Dataset entries:

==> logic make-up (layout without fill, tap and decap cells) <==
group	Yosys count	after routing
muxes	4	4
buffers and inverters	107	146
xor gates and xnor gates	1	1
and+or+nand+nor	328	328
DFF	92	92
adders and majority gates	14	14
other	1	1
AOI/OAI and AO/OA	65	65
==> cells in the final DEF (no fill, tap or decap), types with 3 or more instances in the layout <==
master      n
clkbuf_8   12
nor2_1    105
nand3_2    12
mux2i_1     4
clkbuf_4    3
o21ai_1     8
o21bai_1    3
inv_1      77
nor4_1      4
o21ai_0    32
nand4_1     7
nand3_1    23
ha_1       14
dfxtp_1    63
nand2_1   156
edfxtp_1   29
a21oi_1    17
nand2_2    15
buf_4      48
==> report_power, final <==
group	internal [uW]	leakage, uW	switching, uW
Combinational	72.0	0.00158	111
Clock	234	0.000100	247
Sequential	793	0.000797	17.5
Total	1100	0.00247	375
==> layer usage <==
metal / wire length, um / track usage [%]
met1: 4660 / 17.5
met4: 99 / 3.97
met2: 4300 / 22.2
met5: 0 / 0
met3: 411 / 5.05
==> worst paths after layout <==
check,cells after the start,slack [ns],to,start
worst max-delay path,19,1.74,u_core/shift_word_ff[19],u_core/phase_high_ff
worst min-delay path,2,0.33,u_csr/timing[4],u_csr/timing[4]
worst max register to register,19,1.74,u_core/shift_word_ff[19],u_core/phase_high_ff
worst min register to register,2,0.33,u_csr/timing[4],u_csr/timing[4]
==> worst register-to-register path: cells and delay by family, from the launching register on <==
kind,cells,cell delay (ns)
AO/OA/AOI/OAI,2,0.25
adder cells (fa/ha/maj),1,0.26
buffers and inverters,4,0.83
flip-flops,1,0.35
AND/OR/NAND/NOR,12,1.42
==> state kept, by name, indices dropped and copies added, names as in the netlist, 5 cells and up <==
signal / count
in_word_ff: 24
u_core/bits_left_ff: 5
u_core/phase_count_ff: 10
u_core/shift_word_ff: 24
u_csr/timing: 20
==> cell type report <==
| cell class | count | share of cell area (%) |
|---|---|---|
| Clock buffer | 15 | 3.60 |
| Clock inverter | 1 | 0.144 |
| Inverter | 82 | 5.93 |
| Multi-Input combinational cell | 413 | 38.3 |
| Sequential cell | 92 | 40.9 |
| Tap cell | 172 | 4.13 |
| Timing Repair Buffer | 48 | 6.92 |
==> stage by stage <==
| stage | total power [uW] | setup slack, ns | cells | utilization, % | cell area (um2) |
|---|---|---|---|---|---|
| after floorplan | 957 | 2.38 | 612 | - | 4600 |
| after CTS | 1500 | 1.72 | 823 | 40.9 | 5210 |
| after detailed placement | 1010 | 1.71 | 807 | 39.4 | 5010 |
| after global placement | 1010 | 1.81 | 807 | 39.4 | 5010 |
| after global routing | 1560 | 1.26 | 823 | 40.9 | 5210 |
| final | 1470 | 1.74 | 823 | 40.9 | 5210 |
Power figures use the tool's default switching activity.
==> src/hdl/hhv_pkg.sv <==
// Shared constants and types for the HTTP host validator.
// Used by hhv_scan and http_host_validator_core; depends on nothing.
`timescale 1ns / 1ps
`default_nettype none

package hhv_pkg;

    // Longest host string examined; longer strings give the too-long verdict.
    localparam int MAX_HOST_LEN = 1024;
    // Position counter saturates at MAX_HOST_LEN + 1.
    localparam int POS_W = $clog2(MAX_HOST_LEN + 2);
    // Fixed width of the host_length result field.
    localparam int LEN_W = 11;

    localparam logic [POS_W-1:0] POS_LIMIT = POS_W'(MAX_HOST_LEN);
    localparam logic [POS_W-1:0] POS_OVER  = POS_W'(MAX_HOST_LEN + 1);

    // Characters of interest.
    localparam logic [7:0] CH_NUL      = 8'h00;
    localparam logic [7:0] CH_SLASH    = 8'h2F;
    localparam logic [7:0] CH_DOT      = 8'h2E;
    localparam logic [7:0] CH_COLON    = 8'h3A;
    localparam logic [7:0] CH_LBRACKET = 8'h5B;
    localparam logic [7:0] CH_RBRACKET = 8'h5D;
    localparam logic [7:0] CH_UPPER_A  = 8'h41;
    localparam logic [7:0] CH_UPPER_Z  = 8'h5A;

    typedef enum logic [1:0] {
        MODE_USUAL   = 2'd0,
        MODE_LITERAL = 2'd1,
        MODE_REST    = 2'd2
    } scan_mode_t;

    typedef enum logic [1:0] {
        VERDICT_OK       = 2'd0,
        VERDICT_DECLINED = 2'd1,
        VERDICT_TOO_LONG = 2'd2
    } verdict_t;

    typedef struct packed {
        verdict_t         verdict;
        logic [LEN_W-1:0] host_length;
        logic             needs_copy;
    } result_t;

endpackage

`default_nettype wire

==> src/hdl/hhv_scan.sv <==
// Per-byte scan state of the host validator and the verdict logic.
// Depends on hhv_pkg; instantiated by http_host_validator_core.
`timescale 1ns / 1ps
`default_nettype none

module hhv_scan
    import hhv_pkg::*;
(
    input  wire logic       clk,
    input  wire logic       rst_n,
    input  wire logic       byte_take,
    input  wire logic [7:0] host_byte,
    input  wire logic       last_byte,
    input  wire logic       force_copy,
    output logic            result_fire,
    output result_t         result
);

    logic [POS_W-1:0] byte_position_reg, byte_position_next;
    logic [POS_W-1:0] last_dot_position_reg, last_dot_position_next;
    logic             dot_seen_reg, dot_seen_next;
    scan_mode_t       scan_mode_reg, scan_mode_next;
    logic [POS_W-1:0] cut_length_reg, cut_length_next;
    logic             cut_taken_reg, cut_taken_next;
    logic             rejected_reg, rejected_next;
    logic             upper_seen_reg, upper_seen_next;

    // Updated state after this byte, before the end-of-string clear
    logic [POS_W-1:0] pos_upd;
    logic [POS_W-1:0] dot_upd;
    logic             dot_seen_upd;
    scan_mode_t       mode_upd;
    logic [POS_W-1:0] cut_upd;
    logic             cut_taken_upd;
    logic             rejected_upd;
    logic             upper_upd;
    logic [POS_W-1:0] part_len;

    // Examine one byte against the scan state
    always_comb
    begin
        pos_upd       = byte_position_reg;
        dot_upd       = last_dot_position_reg;
        dot_seen_upd  = dot_seen_reg;
        mode_upd      = scan_mode_reg;
        cut_upd       = cut_length_reg;
        cut_taken_upd = cut_taken_reg;
        rejected_upd  = rejected_reg;
        upper_upd     = upper_seen_reg;

        if (byte_position_reg < POS_LIMIT)
        begin
            pos_upd = byte_position_reg + 1'b1;
            if (!rejected_reg)
            begin
                case (host_byte)
                    CH_DOT:
                    begin
                        if (dot_seen_reg && byte_position_reg != '0 &&
                            last_dot_position_reg == byte_position_reg - 1'b1)
                        begin
                            rejected_upd = 1'b1;
                        end
                        else
                        begin
                            dot_upd      = byte_position_reg;
                            dot_seen_upd = 1'b1;
                        end
                    end
                    CH_COLON:
                    begin
                        if (scan_mode_reg == MODE_USUAL)
                        begin
                            cut_upd       = byte_position_reg;
                            cut_taken_upd = 1'b1;
                            mode_upd      = MODE_REST;
                        end
                    end
                    CH_LBRACKET:
                    begin
                        if (byte_position_reg == '0)
                        begin
                            mode_upd = MODE_LITERAL;
                        end
                    end
                    CH_RBRACKET:
                    begin
                        if (scan_mode_reg == MODE_LITERAL)
                        begin
                            cut_upd       = byte_position_reg + 1'b1;
                            cut_taken_upd = 1'b1;
                            mode_upd      = MODE_REST;
                        end
                    end
                    CH_NUL, CH_SLASH:
                    begin
                        rejected_upd = 1'b1;
                    end
                    default:
                    begin
                        if (host_byte inside {[CH_UPPER_A:CH_UPPER_Z]})
                        begin
                            upper_upd = 1'b1;
                        end
                    end
                endcase
            end
        end
        else
        begin
            pos_upd = POS_OVER;
        end
    end

    // Form the verdict from the updated state
    always_comb
    begin
        part_len = cut_taken_upd ? cut_upd : pos_upd;
        if (dot_seen_upd && part_len != '0 && dot_upd == part_len - 1'b1)
        begin
            part_len = part_len - 1'b1;
        end

        result.verdict     = VERDICT_OK;
        result.host_length = '0;
        result.needs_copy  = 1'b0;
        if (pos_upd > POS_LIMIT)
        begin
            result.verdict = VERDICT_TOO_LONG;
        end
        else if (rejected_upd || part_len == '0)
        begin
            result.verdict = VERDICT_DECLINED;
        end
        else
        begin
            result.host_length = LEN_W'(part_len);
            result.needs_copy  = upper_upd | force_copy;
        end
    end

    assign result_fire = byte_take & last_byte;

    // Advance on each taken byte; clear after the final byte
    always_comb
    begin
        byte_position_next     = byte_position_reg;
        last_dot_position_next = last_dot_position_reg;
        dot_seen_next          = dot_seen_reg;
        scan_mode_next         = scan_mode_reg;
        cut_length_next        = cut_length_reg;
        cut_taken_next         = cut_taken_reg;
        rejected_next          = rejected_reg;
        upper_seen_next        = upper_seen_reg;
        if (byte_take)
        begin
            if (last_byte)
            begin
                byte_position_next     = '0;
                last_dot_position_next = '0;
                dot_seen_next          = 1'b0;
                scan_mode_next         = MODE_USUAL;
                cut_length_next        = '0;
                cut_taken_next         = 1'b0;
                rejected_next          = 1'b0;
                upper_seen_next        = 1'b0;
            end
            else
            begin
                byte_position_next     = pos_upd;
                last_dot_position_next = dot_upd;
                dot_seen_next          = dot_seen_upd;
                scan_mode_next         = mode_upd;
                cut_length_next        = cut_upd;
                cut_taken_next         = cut_taken_upd;
                rejected_next          = rejected_upd;
                upper_seen_next        = upper_upd;
            end
        end
    end

    always_ff @(posedge clk or negedge rst_n)
    begin
        if (!rst_n)
        begin
            byte_position_reg     <= '0;
            last_dot_position_reg <= '0;
            dot_seen_reg          <= 1'b0;
            scan_mode_reg         <= MODE_USUAL;
            cut_length_reg        <= '0;
            cut_taken_reg         <= 1'b0;
            rejected_reg          <= 1'b0;
            upper_seen_reg        <= 1'b0;
        end
        else
        begin
            byte_position_reg     <= byte_position_next;
            last_dot_position_reg <= last_dot_position_next;
            dot_seen_reg          <= dot_seen_next;
            scan_mode_reg         <= scan_mode_next;
            cut_length_reg        <= cut_length_next;
            cut_taken_reg         <= cut_taken_next;
            rejected_reg          <= rejected_next;
            upper_seen_reg        <= upper_seen_next;
        end
    end

    // Position never runs past the saturation value
    assert property (@(posedge clk) disable iff (!rst_n)
        byte_position_reg <= POS_OVER)
        else $error("byte position beyond saturation");

    // A recorded dot always lies before the current position
    assert property (@(posedge clk) disable iff (!rst_n)
        dot_seen_reg |-> last_dot_position_reg < byte_position_reg)
        else $error("dot position not behind byte position");

    // Once the host part is cut, the rest of the string is only scanned
    assert property (@(posedge clk) disable iff (!rst_n)
        cut_taken_reg |-> scan_mode_reg == MODE_REST)
        else $error("cut taken outside rest mode");

endmodule

`default_nettype wire

==> src/hdl/http_host_validator_core.sv <==
// Top level of the HTTP host validator: scan unit plus output buffering.
// Depends on hhv_pkg and hhv_scan.
`timescale 1ns / 1ps
`default_nettype none

// Usage:
//   Input channel: one host character per transaction on host_byte, with
//   last_byte high on the final character. A transaction completes when
//   in_valid is high and in_stall is low.
//   Output channel: one transaction per host string, issued after its final
//   byte: verdict, host_length and needs_copy, completing when out_valid is
//   high and out_stall is low.
//   Configuration: cfg_write_en writes cfg_write_data into the
//   force-lowercase-copy bit; change it only while no string is in flight.
//   Throughput: one byte per cycle while in_stall is low; the scan state
//   update and verdict logic are combinational ahead of the output register.
//   Result path: the verdict of the final byte is registered in the output
//   register, or in the skid register while the output is stalled.
//   Stall: a two-entry output buffer (output register plus skid register)
//   lets input keep flowing while one result waits; in_stall rises only
//   when both entries hold results.
//   Reset: clears scan state, empties the output buffer and clears the
//   configuration bit.

module http_host_validator_core
    import hhv_pkg::*;
(
    input  wire logic             clk,
    input  wire logic             rst_n,
    input  wire logic             in_valid,
    output logic                  in_stall,
    input  wire logic [7:0]       host_byte,
    input  wire logic             last_byte,
    output logic                  out_valid,
    input  wire logic             out_stall,
    output logic [1:0]            verdict,
    output logic [LEN_W-1:0]      host_length,
    output logic                  needs_copy,
    input  wire logic             cfg_write_en,
    input  wire logic             cfg_write_data
);

    logic    force_copy_reg;
    logic    byte_take;
    logic    result_fire;
    result_t result;
    result_t out_data_reg;
    logic    out_valid_reg, out_valid_next;
    result_t skid_data_reg;
    logic    skid_valid_reg, skid_valid_next;
    logic    out_take;
    logic    load_out;
    logic    load_skid;

    assign byte_take = in_valid & ~in_stall;
    assign in_stall  = skid_valid_reg;
    assign out_take  = out_valid_reg & ~out_stall;

    // Hold the configuration bit
    always_ff @(posedge clk or negedge rst_n)
    begin
        if (!rst_n)
        begin
            force_copy_reg <= 1'b0;
        end
        else if (cfg_write_en)
        begin
            force_copy_reg <= cfg_write_data;
        end
    end

    hhv_scan u_scan (
        .clk         (clk),
        .rst_n       (rst_n),
        .byte_take   (byte_take),
        .host_byte   (host_byte),
        .last_byte   (last_byte),
        .force_copy  (force_copy_reg),
        .result_fire (result_fire),
        .result      (result)
    );

    // Steer a new result into the output register or the skid register
    always_comb
    begin
        out_valid_next  = out_valid_reg;
        skid_valid_next = skid_valid_reg;
        load_out        = 1'b0;
        load_skid       = 1'b0;
        if (skid_valid_reg)
        begin
            if (out_take)
            begin
                load_out        = 1'b1;
                skid_valid_next = 1'b0;
            end
        end
        else if (result_fire)
        begin
            if (!out_valid_reg || out_take)
            begin
                load_out       = 1'b1;
                out_valid_next = 1'b1;
            end
            else
            begin
                load_skid       = 1'b1;
                skid_valid_next = 1'b1;
            end
        end
        else if (out_take)
        begin
            out_valid_next = 1'b0;
        end
    end

    always_ff @(posedge clk or negedge rst_n)
    begin
        if (!rst_n)
        begin
            out_valid_reg  <= 1'b0;
            skid_valid_reg <= 1'b0;
        end
        else
        begin
            out_valid_reg  <= out_valid_next;
            skid_valid_reg <= skid_valid_next;
        end
    end

    // Payload registers
    always_ff @(posedge clk)
    begin
        if (load_out)
        begin
            out_data_reg <= skid_valid_reg ? skid_data_reg : result;
        end
        if (load_skid)
        begin
            skid_data_reg <= result;
        end
    end

    assign out_valid   = out_valid_reg;
    assign verdict     = out_data_reg.verdict;
    assign host_length = out_data_reg.host_length;
    assign needs_copy  = out_data_reg.needs_copy;

    // The skid entry is only ever filled behind a full output register
    assert property (@(posedge clk) disable iff (!rst_n)
        skid_valid_reg |-> out_valid_reg)
        else $error("skid entry held with empty output register");

    // The skid entry fills only when the output was stalled
    assert property (@(posedge clk) disable iff (!rst_n)
        $rose(skid_valid_reg) |-> $past(out_valid_reg && out_stall))
        else $error("skid entry filled without a stall");

    // No verdict code outside the defined set
    assert property (@(posedge clk) disable iff (!rst_n)
        out_valid_reg |-> (verdict == VERDICT_OK || verdict == VERDICT_DECLINED ||
                           verdict == VERDICT_TOO_LONG))
        else $error("undefined verdict code");

    // A non-accepting verdict carries no length and no copy request
    assert property (@(posedge clk) disable iff (!rst_n)
        (out_valid_reg && verdict != VERDICT_OK) |-> (host_length == '0 && !needs_copy))
        else $error("rejected host carries length or copy flag");

endmodule

`default_nettype wire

- [Work order]:
When you have gone through the records above, say how many lines include the word "layout", and write nothing besides that number.

- [Answer space]:
3